▶ **WHAT THIS TASK INVOLVES**
Each line of the entries, from the first to the line containing "after detailed placement: 2.79", is to be transcribed exactly as it stands; include no other lines.

▶ **RECORD EXCERPTS**
※
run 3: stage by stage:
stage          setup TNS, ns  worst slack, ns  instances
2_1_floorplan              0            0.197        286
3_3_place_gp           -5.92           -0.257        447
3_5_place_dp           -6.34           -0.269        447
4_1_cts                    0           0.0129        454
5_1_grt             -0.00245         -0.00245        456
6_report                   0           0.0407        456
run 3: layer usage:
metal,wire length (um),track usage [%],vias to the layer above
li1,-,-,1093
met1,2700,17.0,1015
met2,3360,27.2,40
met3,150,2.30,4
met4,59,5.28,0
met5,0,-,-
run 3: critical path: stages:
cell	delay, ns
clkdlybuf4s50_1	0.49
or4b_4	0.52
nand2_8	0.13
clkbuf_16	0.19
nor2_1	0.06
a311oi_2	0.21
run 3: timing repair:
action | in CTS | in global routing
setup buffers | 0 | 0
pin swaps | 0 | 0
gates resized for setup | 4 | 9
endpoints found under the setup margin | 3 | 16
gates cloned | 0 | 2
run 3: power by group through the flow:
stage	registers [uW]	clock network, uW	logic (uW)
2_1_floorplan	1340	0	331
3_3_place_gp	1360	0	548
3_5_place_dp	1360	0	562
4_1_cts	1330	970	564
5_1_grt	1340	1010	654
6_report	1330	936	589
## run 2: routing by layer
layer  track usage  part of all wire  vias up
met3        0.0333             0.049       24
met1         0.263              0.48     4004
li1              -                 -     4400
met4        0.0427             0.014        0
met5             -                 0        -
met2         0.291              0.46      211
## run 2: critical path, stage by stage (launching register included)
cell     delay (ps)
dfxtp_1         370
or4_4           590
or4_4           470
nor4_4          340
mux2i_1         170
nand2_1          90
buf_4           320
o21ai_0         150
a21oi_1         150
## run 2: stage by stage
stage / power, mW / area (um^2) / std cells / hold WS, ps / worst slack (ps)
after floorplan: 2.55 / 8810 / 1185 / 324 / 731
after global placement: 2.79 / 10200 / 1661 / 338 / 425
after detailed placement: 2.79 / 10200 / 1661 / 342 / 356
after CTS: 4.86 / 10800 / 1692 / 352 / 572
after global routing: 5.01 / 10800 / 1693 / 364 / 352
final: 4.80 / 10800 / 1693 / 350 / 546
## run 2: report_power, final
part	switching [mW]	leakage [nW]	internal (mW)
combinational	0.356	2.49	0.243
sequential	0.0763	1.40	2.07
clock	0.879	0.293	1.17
## src/rtl/sram_fifo_pkg.sv

```systemverilog
// Shared defaults and types for the SRAM-backed FIFO controller.
package sram_fifo_pkg;
  localparam int DEF_DATA_WIDTH = 32;
  localparam int DEF_ADDR_WIDTH = 8;
  localparam int OBUF_DEPTH     = 2;

  typedef logic [DEF_ADDR_WIDTH-1:0] ptr_t;
  typedef logic [DEF_DATA_WIDTH-1:0] word_t;
endpackage

```

## src/rtl/sram_fifo_obuf.sv

```systemverilog
// Two-entry registered FIFO that holds words returned by the SRAM read port.
module sram_fifo_obuf import sram_fifo_pkg::*; #(
  parameter int DATA_WIDTH = DEF_DATA_WIDTH
) (
  input  logic                  clk,
  input  logic                  rst,
  input  logic                  cap_valid,
  input  logic [DATA_WIDTH-1:0] cap_data,
  output logic                  out_valid,
  input  logic                  out_ready,
  output logic [DATA_WIDTH-1:0] out_data,
  output logic [1:0]            count
);
  logic [DATA_WIDTH-1:0] mem [OBUF_DEPTH];
  logic                  hd;
  logic                  tl;
  logic                  pop;

  assign out_valid = (count != 2'd0);
  assign out_data  = mem[hd];
  assign pop       = out_valid && out_ready;

  always_ff @(posedge clk) begin
    if (rst) begin
      hd    <= 1'b0;
      tl    <= 1'b0;
      count <= 2'd0;
    end else begin
      if (cap_valid) tl <= ~tl;
      if (pop)       hd <= ~hd;
      count <= count + 2'(cap_valid) - 2'(pop);
    end
  end

  // Data storage needs no reset; count gates visibility.
  always_ff @(posedge clk) begin
    if (cap_valid) mem[tl] <= cap_data;
  end
endmodule

```

## src/rtl/sram_fifo_ctrl.sv

```systemverilog
// FIFO controller driving a 1W/1R SRAM macro plus a 2-entry output buffer.
// Optional occupancy/almost-full outputs are enabled by SRAM_FIFO_LEVEL_EN.
module sram_fifo_ctrl import sram_fifo_pkg::*; #(
  parameter int DATA_WIDTH = DEF_DATA_WIDTH,
  parameter int ADDR_WIDTH = DEF_ADDR_WIDTH,
  parameter int RAM_DEPTH  = 1 << ADDR_WIDTH
`ifdef SRAM_FIFO_LEVEL_EN
  , parameter int AFULL_THRESH = RAM_DEPTH - 4
`endif
) (
  input  logic                  clk,
  input  logic                  rst,
  input  logic                  push_valid,
  output logic                  push_ready,
  input  logic [DATA_WIDTH-1:0] push_data,
  output logic                  pop_valid,
  input  logic                  pop_ready,
  output logic [DATA_WIDTH-1:0] pop_data,
  output logic                  sram_csb0,
  output logic [ADDR_WIDTH-1:0] sram_addr0,
  output logic [DATA_WIDTH-1:0] sram_din0,
  output logic                  sram_csb1,
  output logic [ADDR_WIDTH-1:0] sram_addr1,
  input  logic [DATA_WIDTH-1:0] sram_dout1,
  output logic                  empty
`ifdef SRAM_FIFO_LEVEL_EN
  , output logic [ADDR_WIDTH+1:0] level
  , output logic                  almost_full
`endif
);
  localparam int CW = ADDR_WIDTH + 1;

  logic [ADDR_WIDTH-1:0] wptr;
  logic [ADDR_WIDTH-1:0] rptr;
  logic [CW-1:0]         sram_cnt;
  logic                  rd_inflight;
  logic [1:0]            obuf_cnt;
  logic                  push_fire;
  logic                  pop_fire;
  logic                  rd_issue;
  logic [2:0]            obuf_need;

  assign push_ready = !rst && (sram_cnt < CW'(RAM_DEPTH));
  assign push_fire  = push_valid && push_ready;
  assign pop_fire   = pop_valid && pop_ready;

  assign sram_csb0  = !push_fire;
  assign sram_addr0 = wptr;
  assign sram_din0  = push_data;

  // Slots the buffer will hold after this edge; pop_fire implies obuf_cnt >= 1.
  assign obuf_need  = {1'b0, obuf_cnt} + {2'b0, rd_inflight} - {2'b0, pop_fire};
  assign rd_issue   = !rst && (sram_cnt != '0) && (obuf_need < 3'(OBUF_DEPTH));

  assign sram_csb1  = !rd_issue;
  assign sram_addr1 = rptr;

  assign empty = (sram_cnt == '0) && !rd_inflight && (obuf_cnt == 2'd0);

  always_ff @(posedge clk) begin
    if (rst) begin
      wptr        <= '0;
      rptr        <= '0;
      sram_cnt    <= '0;
      rd_inflight <= 1'b0;
    end else begin
      if (push_fire)
        wptr <= (wptr == ADDR_WIDTH'(RAM_DEPTH - 1)) ? '0 : wptr + 1'b1;
      if (rd_issue)
        rptr <= (rptr == ADDR_WIDTH'(RAM_DEPTH - 1)) ? '0 : rptr + 1'b1;
      sram_cnt    <= sram_cnt + CW'(push_fire) - CW'(rd_issue);
      rd_inflight <= rd_issue;
    end
  end

  sram_fifo_obuf #(
    .DATA_WIDTH(DATA_WIDTH)
  ) u_obuf (
    .clk       (clk),
    .rst       (rst),
    .cap_valid (rd_inflight),
    .cap_data  (sram_dout1),
    .out_valid (pop_valid),
    .out_ready (pop_ready),
    .out_data  (pop_data),
    .count     (obuf_cnt)
  );

`ifdef SRAM_FIFO_LEVEL_EN
  localparam int LW = ADDR_WIDTH + 2;

  // Tracks sram_cnt + rd_inflight + obuf_cnt via net push/pop deltas.
  always_ff @(posedge clk) begin
    if (rst) level <= '0;
    else     level <= level + LW'(push_fire) - LW'(pop_fire);
  end

  assign almost_full = (sram_cnt >= CW'(AFULL_THRESH));
`endif
endmodule
```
※
▶ **RESULT OF THIS EXERCISE**
run 3: stage by stage:
stage          setup TNS, ns  worst slack, ns  instances
2_1_floorplan              0            0.197        286
3_3_place_gp           -5.92           -0.257        447
3_5_place_dp           -6.34           -0.269        447
4_1_cts                    0           0.0129        454
5_1_grt             -0.00245         -0.00245        456
6_report                   0           0.0407        456
run 3: layer usage:
metal,wire length (um),track usage [%],vias to the layer above
li1,-,-,1093
met1,2700,17.0,1015
met2,3360,27.2,40
met3,150,2.30,4
met4,59,5.28,0
met5,0,-,-
run 3: critical path: stages:
cell	delay, ns
clkdlybuf4s50_1	0.49
or4b_4	0.52
nand2_8	0.13
clkbuf_16	0.19
nor2_1	0.06
a311oi_2	0.21
run 3: timing repair:
action | in CTS | in global routing
setup buffers | 0 | 0
pin swaps | 0 | 0
gates resized for setup | 4 | 9
endpoints found under the setup margin | 3 | 16
gates cloned | 0 | 2
run 3: power by group through the flow:
stage	registers [uW]	clock network, uW	logic (uW)
2_1_floorplan	1340	0	331
3_3_place_gp	1360	0	548
3_5_place_dp	1360	0	562
4_1_cts	1330	970	564
5_1_grt	1340	1010	654
6_report	1330	936	589
## run 2: routing by layer
layer  track usage  part of all wire  vias up
met3        0.0333             0.049       24
met1         0.263              0.48     4004
li1              -                 -     4400
met4        0.0427             0.014        0
met5             -                 0        -
met2         0.291              0.46      211
## run 2: critical path, stage by stage (launching register included)
cell     delay (ps)
dfxtp_1         370
or4_4           590
or4_4           470
nor4_4          340
mux2i_1         170
nand2_1          90
buf_4           320
o21ai_0         150
a21oi_1         150
## run 2: stage by stage
stage / power, mW / area (um^2) / std cells / hold WS, ps / worst slack (ps)
after floorplan: 2.55 / 8810 / 1185 / 324 / 731
after global placement: 2.79 / 10200 / 1661 / 338 / 425
after detailed placement: 2.79 / 10200 / 1661 / 342 / 356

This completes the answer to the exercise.